▸ What this task involves
From the records below, work out how many lines carry the string "reduction". Leave out everything but the number.

▸ Supplied material
* * * *
==> src/rtl/fir_cmplx_decim.sv <==
// fir_cmplx_decim: complex channel-select FIR with integrated decimation.
//
// Pops paired I/Q samples from two FWFT FIFOs into a TAPS-deep history per
// channel. After every DECIM pairs it runs one serial MAC per channel, one tap
// per cycle, using a single real coefficient set. It then pushes the filtered
// I/Q pair into two output FIFOs. Pops and pushes are always paired, so I and
// Q never drift apart.
//
// Ports:
//   clock, reset             system clock, asynchronous active-high reset
//   in_i_rd_en / in_q_rd_en  pop the I / Q input FIFO (combinational)
//   in_i_empty / in_q_empty  input FIFO empty flags
//   in_i_dout  / in_q_dout   signed input samples, valid while !empty
//   out_i_wr_en/out_q_wr_en  push the I / Q output FIFO (combinational)
//   out_i_full / out_q_full  output FIFO full flags
//   out_i_din  / out_q_din   signed filtered samples (registered)
module fir_cmplx_decim #(
  parameter int TAPS  = 20,
  parameter int DECIM = 10,
  parameter int BITS  = 10,
  parameter logic signed [31:0] COEFFS [TAPS] = '{
    -2, -5, -9, -7, 3, 26, 63, 110, 152, 181,
    184, 158, 117, 67, 27, 4, -6, -8, -3, 1
  }
) (
  input  logic        clock,
  input  logic        reset,
  output logic        in_i_rd_en,
  input  logic        in_i_empty,
  input  logic [31:0] in_i_dout,
  output logic        in_q_rd_en,
  input  logic        in_q_empty,
  input  logic [31:0] in_q_dout,
  output logic        out_i_wr_en,
  input  logic        out_i_full,
  output logic [31:0] out_i_din,
  output logic        out_q_wr_en,
  input  logic        out_q_full,
  output logic [31:0] out_q_din
);

  localparam int CNT_W = (DECIM > 1) ? $clog2(DECIM) : 1;
  localparam int TAP_W = (TAPS > 1) ? $clog2(TAPS) : 1;
  localparam logic [CNT_W-1:0] CNT_LAST = CNT_W'(DECIM - 1);
  localparam logic [TAP_W-1:0] TAP_LAST = TAP_W'(TAPS - 1);

  // Negative products are biased so the shift rounds toward zero like a divide.
  localparam logic signed [63:0] DQ_BIAS = (64'sd1 <<< BITS) - 64'sd1;

  typedef enum logic [1:0] {
    S_FILL,
    S_MAC,
    S_OUT
  } state_t;

  state_t                  state_q, state_d;
  logic [CNT_W-1:0]        cnt_q, cnt_d;
  logic [TAP_W-1:0]        tap_q, tap_d;
  logic signed [31:0]      acc_i_q, acc_i_d;
  logic signed [31:0]      acc_q_q, acc_q_d;
  logic signed [31:0]      x_i_q [TAPS];
  logic signed [31:0]      x_i_d [TAPS];
  logic signed [31:0]      x_q_q [TAPS];
  logic signed [31:0]      x_q_d [TAPS];

  logic                    pop;
  logic                    push;
  logic signed [63:0]      coef_ext;
  logic signed [63:0]      prod_i;
  logic signed [63:0]      prod_q;

  // Dequantize: divide by 2^BITS truncating toward zero, keep the low 32 bits.
  function automatic logic signed [31:0] dq(input logic signed [63:0] p);
    logic signed [63:0] biased;
    biased = p[63] ? (p + DQ_BIAS) : p;
    return 32'(biased >>> BITS);
  endfunction

  // Pops need both inputs available; pushes need both outputs to have room.
  // Gating with reset keeps the FIFOs untouched while the block is held.
  assign pop  = (state_q == S_FILL) && !in_i_empty && !in_q_empty && !reset;
  assign push = (state_q == S_OUT) && !out_i_full && !out_q_full && !reset;

  assign in_i_rd_en  = pop;
  assign in_q_rd_en  = pop;
  assign out_i_wr_en = push;
  assign out_q_wr_en = push;

  // Accumulators only change outside S_OUT, so they double as the held outputs.
  assign out_i_din = acc_i_q;
  assign out_q_din = acc_q_q;

  always_comb begin
    coef_ext = 64'(COEFFS[tap_q]);
    prod_i   = coef_ext * 64'(x_i_q[tap_q]);
    prod_q   = coef_ext * 64'(x_q_q[tap_q]);
  end

  always_comb begin
    // NOTE: every variable gets its hold value first so no path infers a latch.
    state_d = state_q;
    cnt_d   = cnt_q;
    tap_d   = tap_q;
    acc_i_d = acc_i_q;
    acc_q_d = acc_q_q;
    x_i_d   = x_i_q;
    x_q_d   = x_q_q;

    unique case (state_q)
      S_FILL: begin
        if (pop) begin
          for (int k = TAPS - 1; k > 0; k--) begin
            x_i_d[k] = x_i_q[k-1];
            x_q_d[k] = x_q_q[k-1];
          end
          x_i_d[0] = in_i_dout;
          x_q_d[0] = in_q_dout;
          if (cnt_q == CNT_LAST) begin
            cnt_d   = '0;
            tap_d   = '0;
            acc_i_d = '0;
            acc_q_d = '0;
            state_d = S_MAC;
          end else begin
            cnt_d = cnt_q + 1'b1;
          end
        end
      end

      S_MAC: begin
        acc_i_d = acc_i_q + dq(prod_i);
        acc_q_d = acc_q_q + dq(prod_q);
        if (tap_q == TAP_LAST) begin
          state_d = S_OUT;
        end else begin
          tap_d = tap_q + 1'b1;
        end
      end

      S_OUT: begin
        if (push) begin
          state_d = S_FILL;
        end
      end

      default: state_d = S_FILL;
    endcase
  end

  // NOTE: sequential state uses non-blocking assignments so every flop samples
  // the pre-edge value of every other flop.
  always_ff @(posedge clock or posedge reset) begin
    if (reset) begin
      state_q <= S_FILL;
      cnt_q   <= '0;
      tap_q   <= '0;
      acc_i_q <= '0;
      acc_q_q <= '0;
      // NOTE: the history is reset on purpose: an output after reset must not
      // see samples from before it, so these stay flops rather than a RAM.
      x_i_q   <= '{default: '0};
      x_q_q   <= '{default: '0};
    end else begin
      state_q <= state_d;
      cnt_q   <= cnt_d;
      tap_q   <= tap_d;
      acc_i_q <= acc_i_d;
      acc_q_q <= acc_q_d;
      x_i_q   <= x_i_d;
      x_q_q   <= x_q_d;
    end
  end

endmodule

==> config.mk <==
export PLATFORM = sky130hd
export DESIGN_NAME = fir_cmplx_decim
export DESIGN_NICKNAME = d
export VERILOG_FILES = /design/src/rtl/fir_cmplx_decim.sv
export SDC_FILE = /design/constraint.sdc
export NUM_CORES = 2
export LEC_CHECK = 0
export ABC_AREA = 1
export CORE_ASPECT_RATIO = 0.9
export CORE_MARGIN = 5
export CORE_UTILIZATION = 50
export CTS_CLUSTER_DIAMETER = 150
export DETAILED_ROUTE_END_ITERATION = 6
export PLACE_DENSITY = 0.69
export RECOVER_POWER = 50
export SLEW_MARGIN = 0
export SYNTH_ARGS = -nofsm -noshare
export SYNTH_HDL_FRONTEND = slang
export SYNTH_SLANG_ARGS = --single-unit
==> constraint.sdc <==
create_clock -name clock -period 39.9 [get_ports clock]
set_input_delay 3.99 -clock clock [delete_from_list [all_inputs] [get_ports clock]]
set_output_delay 3.99 -clock clock [all_outputs]
set_load 0.01 [all_outputs]
# Word level (Yosys, flattened, before mapping)
# Memory sizes are Yosys's and may differ from the RTL's.
# Index checks and enable logic that the tools add are counted.
dict set report classes {
  n_addsub 6
  n_mul 2
  order_cmp 1
  n_eq_ne 9
  n_mux 24
  bitwise 1
  reduce_logical 17
}
# operator count
set ops {}
lappend ops {{32-bit binary-select mux with 5-bit select} 2}
lappend ops {{32-bit 2-to-1 mux} 8}
lappend ops {{32-bit by 32-bit multiplier with 64-bit output} 2}
lappend ops {{32-bit one-hot mux with 2 select lines} 2}
lappend ops {{42-bit by 11-bit adder with 42-bit output (second input constant)} 2}
lappend ops {{42-bit 2-to-1 mux} 2}
lappend ops {{32-bit adder} 2}
lappend ops {{5-bit 2-to-1 mux} 3}
lappend ops {{5-bit one-hot mux with 2 select lines} 1}
lappend ops {{2-bit 2-to-1 mux} 4}
lappend ops {{2-bit != test (second input constant)} 4}
lappend ops {{4-bit AND reduction} 2}
lappend ops {{6-bit greater-or-equal comparator (second input constant)} 1}
lappend ops {{1-bit logical AND} 6}
lappend ops {{5-bit NOT with 6-bit output} 1}
lappend ops {{2-bit one-hot mux with 3 select lines} 1}
lappend ops {{5-bit by 1-bit adder with 5-bit output (second input constant)} 1}
lappend ops {{5-bit equality test (second input constant)} 1}
lappend ops {{1-bit logical NOT} 5}
lappend ops {{4-bit by 1-bit adder with 4-bit output (second input constant)} 1}
lappend ops {{4-bit equality test (second input constant)} 1}
lappend ops {{4-bit 2-to-1 mux} 1}
lappend ops {{3-bit AND reduction} 1}
lappend ops {{2-bit by 1-bit equality test with 1-bit output (second input constant)} 1}
lappend ops {{other kinds (5)} 5}
dict set report totals {
  ff_bits 1355
  romBits 1024
  inputBits 70
  out_inout_bits 68
  word_cells 106
  memories 1
}
# memory depth width rd rd_clocked_by_memory_dff write_ports line_no
set memory_table {}
lappend memory_table {{(no name shown)} 32 32 1 0 0 94} ;# coef_ext = 64'(COEFFS[tap_q]);

# Logic depth before layout (Yosys ltp)
dict set report logic_depth {
  word_depth 9
  depth_mapped 63
  depth_no_buf 58
}

# Worst setup path after synthesis
# OpenSTA, ideal clock, no wires.
dict set report synth_path {
  path_type {register to register}
  startpoint {register tap_q[0]}
  endpoint {register acc_q_q[16] (netlist: out_q_din[16])}
  setup_ns 0.123
  t_arrival_ns 10.734
  required_time_ns 39.777
  path_slack_ns 29.043
  path_stages_with_launch 55
  path_buffers 5
  period_less_slack_ns 10.857
  cell_sequence {dfrtp_1 buf_4 buf_4 buf_2 buf_2 buf_2 a21oi_1 o21ai_0 a21oi_1 o211ai_1 nand2_1 inv_1 nor2_1 inv_1 fa_1 fa_1 fa_1 inv_1 (+19 left out) inv_1 nand2_1 inv_1 ha_1 inv_1 fa_1 inv_1 nand2_1 o21ai_0 a21oi_1 o21bai_1 a21oi_1 o21ai_0 nand2_1 o21ai_0 a21oi_1 o21ai_0 nand2_1}
}
dict set report synth_via {
  elab_chain_len 9
  elab_cells_between_ends 12
  cone_classes {add/sub: 2; mul: 1; mux: 7; bitwise: 1; memory: 1}
}
# item line_no
set synth_lines {}
lappend synth_lines {{start, declared} 58} ;# logic [TAP_W-1:0] tap_q, tap_d;
lappend synth_lines {{start signal, assigned} 166} ;# tap_q <= tap_d;
lappend synth_lines {{5-bit NOT with 6-bit output (not written as such) *} {94, 96}}
lappend synth_lines {{memory 32 x 32 bit / 32-bit binary-select mux with 5-bit select (equally long branches)} n/a}
lappend synth_lines {{32-bit 2-to-1 mux (on tied branches) (2 in series)} {94, 96}}
lappend synth_lines {{32-bit by 32-bit multiplier with 64-bit output *} 96} ;# prod_q = coef_ext * 64'(x_q_q[tap_q]);
lappend synth_lines {{42-bit by 11-bit adder with 42-bit output} 75} ;# biased = p[63] ? (p + DQ_BIAS) : p;
lappend synth_lines {{42-bit 2-to-1 mux *} 75}
lappend synth_lines {{32-bit adder *} 132} ;# acc_q_d = acc_q_q + dq(prod_q);
lappend synth_lines {{32-bit one-hot mux with 2 select lines *} 109} ;# unique case (state_q)
lappend synth_lines {{end signal, assigned} 168} ;# acc_q_q <= acc_q_d;
lappend synth_lines {{end, declared} 60} ;# logic signed [31:0] acc_q_q, acc_q_d;
# Mark *: on every way between the ends. The rest lies on a longest branch, timed or not. The select of a mux whose other input is x is not followed.
# A chain may end at the register's enable or synchronous reset.

# Worst setup path in the final report
dict set report layout_path {
  startpoint {input reset}
  endpoint {register x_q_q[280] (netlist bit)}
}
dict set report layout_via {
  elab_chain_len 3
}
# item line_no
set layout_lines {}
lappend layout_lines {{start, declared} 27} ;# input logic reset,
lappend layout_lines {{1-bit logical NOT (no line)} n/a}
lappend layout_lines {{1-bit logical AND} 81} ;# assign pop = (state_q == S_FILL) && !in_i_empty && !in_q_empty && !reset;
lappend layout_lines {{2-bit AND reduction (no line)} n/a}
lappend layout_lines {{end signal, assigned} 170} ;# x_q_q <= x_q_d;
lappend layout_lines {{end, declared} 63} ;# logic signed [31:0] x_q_q [TAPS];
# No other way between the ends.

==> flow_metrics.env <==
export IMPL_status="finished, violations left"
export IMPL_failed_checks="design-rule violations, max-capacitance violations, max-slew violations"
export IMPL_post_cts_setup_buffers=0
export IMPL_muxShareOfSynthArea=0
export IMPL_placed_cell_area_um2=100400
export IMPL_setup_worst_path_start_class="primary input"
export IMPL_fin_crit_ns=20.68
export IMPL_fin_skew_ns=0.03186
export IMPL_hpwlAfterDp_um=182600
export IMPL_drv_slew=2378
export IMPL_maxCapViolCount=19
export IMPL_hp_class="register to register"
export IMPL_antenna_found_initial=2
export IMPL_crit_chain="dlygate4sd3_1, nor3_1, and2_0, clkbuf_1, clkinvlp_2, clkbuf_1, clkbuf_1, o21ai_0"
export IMPL_synth_cells=12310
export IMPL_die_h_um=428.6
export IMPL_tritoncts="done"
export IMPL_r2r_cells=7
export IMPL_hold_depth=2
export IMPL_cts_hold_buf=0
export IMPL_cts_made_buffers=144
export IMPL_wl_met3_um=16940
export IMPL_grt_max_degree=263
export IMPL_first_pass_iters=7
export IMPL_synth_edf_count=0
export IMPL_seq_area_um2=33920
export IMPL_multiInputGateArea_um2=54340
export IMPL_grt_pass1_wl_um=432000
export IMPL_wl_per_cell_um=17.89
export IMPL_synth_seq_cells=1355
export IMPL_syn2layout_area_growth_pct=7.979
export IMPL_first_global_vias=80320
export IMPL_cp_required_ns=40.54
export IMPL_yosysUniqueCellTypes=53
export IMPL_rows=153
export IMPL_rsz0062_at_grt="false"
export IMPL_synthAdderAreaFrac=0.2224
export IMPL_cpPeakStageDelay_ns=5.11
export IMPL_yosys_area_top_type="dfrtp_1"
export IMPL_synth_top_family_by_area="adder cells"
export IMPL_synthArstFlopShare=1.000
export IMPL_tightest_slew_ns=10.03
export IMPL_setup_viol=0
export IMPL_synth_cell_area_um2=97350
export IMPL_place_congestion=0.9445
export IMPL_worst_slack_ns=19.22
export IMPL_endpoint_kind="register"
export IMPL_grt_ovfl_total=0
export IMPL_fin_crit_sh=0.5182
export IMPL_synth_fp_nets=13600
export IMPL_synth_avg_cell_area_um2=7.907
export IMPL_final_hold_viol_count=0
export IMPL_cp_depth=8
export IMPL_clk_insertion_delay_late_ns=0.80
export IMPL_stdcell_area_um2=105100
export IMPL_dp_slack_ns=25.20
export IMPL_critPathSlowestCell="clkinvlp_2"
export IMPL_synth_top_cell_area_share=0.3483
export IMPL_yosys_top_cells_area="dfrtp_1 35%, fa_1 18%, nand2_1 13%"
export IMPL_clockRootBuffer="clkbuf_16"
export IMPL_ctsResizeCount=0
export IMPL_core_area_um2=193500
export IMPL_ant_nets=0
export IMPL_viasPerCell=5.463
export IMPL_slew_headroom=-5.684
export IMPL_die_x_um=475.1
export IMPL_remaining_drc_errors=2
export IMPL_clkSinkCount=1355
export IMPL_synth_common_cells="3394 x nand2_1, 1772 x inv_1, 1644 x o21ai_0"
export IMPL_m1WireLength_um=116100
export IMPL_yosys_area_share_simple=0.1902
export IMPL_port_buffers=137
export IMPL_routed_top_layer="met4"
export IMPL_n_fill_cell=17800
export IMPL_tns_ns=0
export IMPL_start_util=0.5030
export IMPL_vias=80550
export IMPL_routed_wl_um=263700
export IMPL_clkTransAtPathRegs_ns=0.06
export IMPL_yosysMostFrequentCell="nand2_1"
export IMPL_path_delay_family="buffers and inverters"
export IMPL_worstSetupPathType="primary input to register"
export IMPL_wl_met2_um=122200
export IMPL_synth_xor_area_share=0.009009
export IMPL_fmax_mhz=48.37
export IMPL_path_buf_inv=5
export IMPL_h_tree_depth=4
export IMPL_boundaryPins=138
export IMPL_worstPathArrival_ns=21.32
export IMPL_yosys_most_used_dff="dfrtp_1"
export IMPL_layout_nets=13360
export IMPL_ys_warn_count=0
export IMPL_drtIter0Drc=7847
export IMPL_dieArea_um2=203600
export IMPL_critPathMaxFanout=260
export IMPL_grt_util_all_layers=0.2613
export IMPL_clockBufferDepth=3
export IMPL_seq_area_frac_synth=0.3483
export IMPL_drive_above_1_share=0.03176
export IMPL_cpMostUsedCell="clkbuf_1"
export IMPL_synth_compound_area_frac=0.1358
-- layout by cell type, fill, tap and decap left out, types with 5 or more instances in the layout --
cell type and n:
dfrtp_1 1350, inv_2 10, dlygate4sd3_1 65, a21oi_1 743, o41ai_1 29, clkdlybuf4s50_1 72, and2_1 5, buf_12 5
o22ai_1 5, nor2_1 793, nor2_2 16, o21bai_1 19, nand3_1 194, bufinv_16 7, inv_1 1771, xor2_2 6
a21o_1 12, clkbuf_16 148, o211ai_1 57, clkbuf_1 55, nand2_1 3392, nor3_1 147, clkbuf_8 29, a31oi_1 9
buf_4 72, nand2_2 18, xnor2_1 32, xor2_1 57, nand4_1 43, nand3b_1 14, clkinv_2 16, o21ai_0 1643
fa_1 854, ha_1 364, clkinvlp_4 5, nor4_1 38
-- worst paths after layout --
check | startpoint | endpoint | slack, ns
min in group asynchronous | reset | out_q_din[12]$_DFFE_PP0P_ | 3.89
hold / removal | x_i_q[4]$_DFFE_PP0P_ | x_i_q[4]$_DFFE_PP0P_ | 0.48
max in group asynchronous | reset | x_q_q[104]$_DFFE_PP0P_ | 19.25
hold reg to reg | x_i_q[4]$_DFFE_PP0P_ | x_i_q[4]$_DFFE_PP0P_ | 0.48
setup / recovery | reset | x_q_q[280]$_DFFE_PP0P_ | 19.22
setup reg to reg | state_q[0]$_DFFE_PP0P_ | x_q_q[280]$_DFFE_PP0P_ | 22.63
-- per-layer routing --
| metal | vias to the layer above | global-route usage |
|---|---|---|
| li1 | 38010 | - |
| met1 | 39600 | 0.3725 |
| met5 | - | 0 |
| met4 | 0 | 0.08261 |
| met3 | 397 | 0.03523 |
| met2 | 2544 | 0.4163 |
-- cell families after synthesis --
kind of cell,Yosys count
AOI/OAI and AO/OA,2551
xor gates and xnor gates,95
adders and majority gates,1218
buffers and inverters,2405
DFF,1355
and+or+nand+nor,4688
-- tightest hold or removal path, cell delays in order (launching register included) --
cell     delay (ns)
dfrtp_1        0.34
nand2_1        0.05
nand2_1        0.05
-- stage by stage --
stage,cells,utilization,hold WS [ns]
CTS,14740,0.5440,0.4742
floorplan,12310,-,0.4416
global route,14740,0.5432,0.4919
global placement,14480,0.5189,0.4534
detailed placement,14480,0.5189,0.4571
finish,14740,0.5432,0.4756
-- flip-flops by register name, indices dropped and copies added (netlist names) --
register	cells
cnt_q	4
out_i_din	32
out_q_din	32
state_q	2
tap_q	5
x_i_q	640
x_q_q	640
-- cell type report --
cell class	count	area share
Sequential cell	1355	0.3227
Clock buffer	215	0.04038
Antenna cell	2	0.00004761
Inverter	1789	0.06400
Clock inverter	43	0.005737
Timing Repair Buffer	231	0.01975
Multi-Input combinational cell	8552	0.5170
Tap cell	2557	0.03043
Power is left out: the tool's default activity adds up to more than one toggle a clock period on the data nets, which glitch-free logic cannot reach.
* * * *
▸ Answer below
3